Task details:
From the entries, return every line where the string "numbers" shows up.
::::::::
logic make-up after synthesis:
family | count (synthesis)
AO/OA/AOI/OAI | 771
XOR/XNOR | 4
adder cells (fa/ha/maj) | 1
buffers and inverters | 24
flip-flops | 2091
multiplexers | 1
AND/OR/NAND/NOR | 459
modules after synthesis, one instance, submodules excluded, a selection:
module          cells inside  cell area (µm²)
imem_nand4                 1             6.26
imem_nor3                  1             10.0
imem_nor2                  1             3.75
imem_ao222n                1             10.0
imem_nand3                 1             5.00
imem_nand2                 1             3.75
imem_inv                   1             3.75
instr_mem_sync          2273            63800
::::::::
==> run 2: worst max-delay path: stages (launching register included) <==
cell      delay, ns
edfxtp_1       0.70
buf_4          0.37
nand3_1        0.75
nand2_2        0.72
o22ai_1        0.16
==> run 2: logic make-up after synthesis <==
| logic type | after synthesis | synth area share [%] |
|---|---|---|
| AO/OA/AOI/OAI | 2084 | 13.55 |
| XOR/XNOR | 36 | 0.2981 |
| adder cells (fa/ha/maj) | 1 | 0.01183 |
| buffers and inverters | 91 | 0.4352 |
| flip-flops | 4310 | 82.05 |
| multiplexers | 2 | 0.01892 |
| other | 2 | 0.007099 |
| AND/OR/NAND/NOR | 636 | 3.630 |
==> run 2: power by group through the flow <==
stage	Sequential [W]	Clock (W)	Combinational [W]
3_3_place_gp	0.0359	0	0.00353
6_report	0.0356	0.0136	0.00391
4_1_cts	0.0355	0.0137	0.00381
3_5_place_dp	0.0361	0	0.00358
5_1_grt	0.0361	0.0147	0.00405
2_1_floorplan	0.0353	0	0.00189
::::::::
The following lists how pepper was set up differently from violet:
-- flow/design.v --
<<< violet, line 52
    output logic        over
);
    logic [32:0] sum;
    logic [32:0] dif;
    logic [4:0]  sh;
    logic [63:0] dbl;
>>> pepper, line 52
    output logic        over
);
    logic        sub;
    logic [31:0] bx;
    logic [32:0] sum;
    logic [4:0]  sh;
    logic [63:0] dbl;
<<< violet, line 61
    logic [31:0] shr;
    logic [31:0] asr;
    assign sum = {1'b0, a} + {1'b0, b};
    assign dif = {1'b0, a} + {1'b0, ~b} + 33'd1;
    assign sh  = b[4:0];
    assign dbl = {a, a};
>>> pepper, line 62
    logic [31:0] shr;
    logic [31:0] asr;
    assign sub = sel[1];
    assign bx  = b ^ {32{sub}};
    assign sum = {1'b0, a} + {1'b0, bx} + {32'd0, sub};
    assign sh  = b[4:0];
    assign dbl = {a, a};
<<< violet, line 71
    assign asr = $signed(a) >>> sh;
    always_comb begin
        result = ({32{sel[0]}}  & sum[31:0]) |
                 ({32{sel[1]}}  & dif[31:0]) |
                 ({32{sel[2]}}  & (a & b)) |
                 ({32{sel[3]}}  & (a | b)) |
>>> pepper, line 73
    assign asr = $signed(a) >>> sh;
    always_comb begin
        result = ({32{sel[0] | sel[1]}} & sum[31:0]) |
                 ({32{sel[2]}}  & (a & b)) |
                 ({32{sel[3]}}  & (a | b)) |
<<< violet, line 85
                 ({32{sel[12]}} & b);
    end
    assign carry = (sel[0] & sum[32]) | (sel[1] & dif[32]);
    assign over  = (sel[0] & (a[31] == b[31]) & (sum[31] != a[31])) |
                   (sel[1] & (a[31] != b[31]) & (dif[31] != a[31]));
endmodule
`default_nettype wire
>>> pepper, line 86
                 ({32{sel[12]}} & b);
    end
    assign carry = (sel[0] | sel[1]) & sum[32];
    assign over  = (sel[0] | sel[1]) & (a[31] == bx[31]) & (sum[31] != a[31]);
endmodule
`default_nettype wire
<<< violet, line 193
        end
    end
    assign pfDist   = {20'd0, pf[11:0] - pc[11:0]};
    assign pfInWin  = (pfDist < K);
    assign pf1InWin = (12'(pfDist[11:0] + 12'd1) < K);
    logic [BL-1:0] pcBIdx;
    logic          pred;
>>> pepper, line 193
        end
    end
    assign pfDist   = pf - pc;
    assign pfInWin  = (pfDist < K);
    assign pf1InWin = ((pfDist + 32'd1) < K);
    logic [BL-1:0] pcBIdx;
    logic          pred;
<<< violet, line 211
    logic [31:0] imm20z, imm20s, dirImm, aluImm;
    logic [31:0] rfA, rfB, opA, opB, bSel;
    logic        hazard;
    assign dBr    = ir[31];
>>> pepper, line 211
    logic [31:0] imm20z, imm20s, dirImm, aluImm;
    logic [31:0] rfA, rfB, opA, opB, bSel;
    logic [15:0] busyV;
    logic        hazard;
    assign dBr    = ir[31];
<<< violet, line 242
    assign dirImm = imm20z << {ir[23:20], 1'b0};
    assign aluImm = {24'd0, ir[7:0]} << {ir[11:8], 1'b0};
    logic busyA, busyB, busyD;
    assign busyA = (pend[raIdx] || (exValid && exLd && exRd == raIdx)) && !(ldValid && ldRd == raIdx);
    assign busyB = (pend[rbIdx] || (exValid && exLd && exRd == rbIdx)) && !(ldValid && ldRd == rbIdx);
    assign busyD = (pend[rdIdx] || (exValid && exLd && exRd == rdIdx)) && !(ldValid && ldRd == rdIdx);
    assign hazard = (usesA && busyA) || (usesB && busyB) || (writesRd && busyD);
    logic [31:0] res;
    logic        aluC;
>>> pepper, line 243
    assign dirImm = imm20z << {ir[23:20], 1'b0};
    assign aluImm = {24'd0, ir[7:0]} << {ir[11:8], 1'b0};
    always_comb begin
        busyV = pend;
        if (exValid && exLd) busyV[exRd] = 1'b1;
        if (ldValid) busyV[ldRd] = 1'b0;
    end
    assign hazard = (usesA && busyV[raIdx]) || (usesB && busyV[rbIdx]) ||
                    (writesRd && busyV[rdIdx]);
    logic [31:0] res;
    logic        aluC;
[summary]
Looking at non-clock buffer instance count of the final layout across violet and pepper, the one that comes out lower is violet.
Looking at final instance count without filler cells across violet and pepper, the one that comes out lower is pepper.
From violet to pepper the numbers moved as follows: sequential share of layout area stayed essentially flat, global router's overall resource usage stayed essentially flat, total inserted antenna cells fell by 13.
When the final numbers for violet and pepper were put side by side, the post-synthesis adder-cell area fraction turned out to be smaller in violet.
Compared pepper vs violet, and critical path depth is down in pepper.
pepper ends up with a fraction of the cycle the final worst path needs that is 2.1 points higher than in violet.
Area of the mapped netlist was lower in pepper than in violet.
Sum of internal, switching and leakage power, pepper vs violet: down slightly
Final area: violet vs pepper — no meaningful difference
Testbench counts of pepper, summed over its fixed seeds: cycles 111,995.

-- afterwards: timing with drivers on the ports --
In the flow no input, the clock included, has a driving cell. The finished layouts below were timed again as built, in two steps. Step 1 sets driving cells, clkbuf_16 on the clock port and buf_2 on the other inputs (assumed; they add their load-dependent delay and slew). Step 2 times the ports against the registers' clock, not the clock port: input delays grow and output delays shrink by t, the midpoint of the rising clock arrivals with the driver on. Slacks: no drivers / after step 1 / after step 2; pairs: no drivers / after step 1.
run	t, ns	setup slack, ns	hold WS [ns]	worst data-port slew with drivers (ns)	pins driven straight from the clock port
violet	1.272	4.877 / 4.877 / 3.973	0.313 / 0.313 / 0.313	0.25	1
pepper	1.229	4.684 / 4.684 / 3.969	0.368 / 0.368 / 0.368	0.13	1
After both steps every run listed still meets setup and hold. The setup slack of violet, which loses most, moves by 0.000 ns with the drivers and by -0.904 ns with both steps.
::::::::
Answer space:
From violet to pepper the numbers moved as follows: sequential share of layout area stayed essentially flat, global router's overall resource usage stayed essentially flat, total inserted antenna cells fell by 13.
When the final numbers for violet and pepper were put side by side, the post-synthesis adder-cell area fraction turned out to be smaller in violet.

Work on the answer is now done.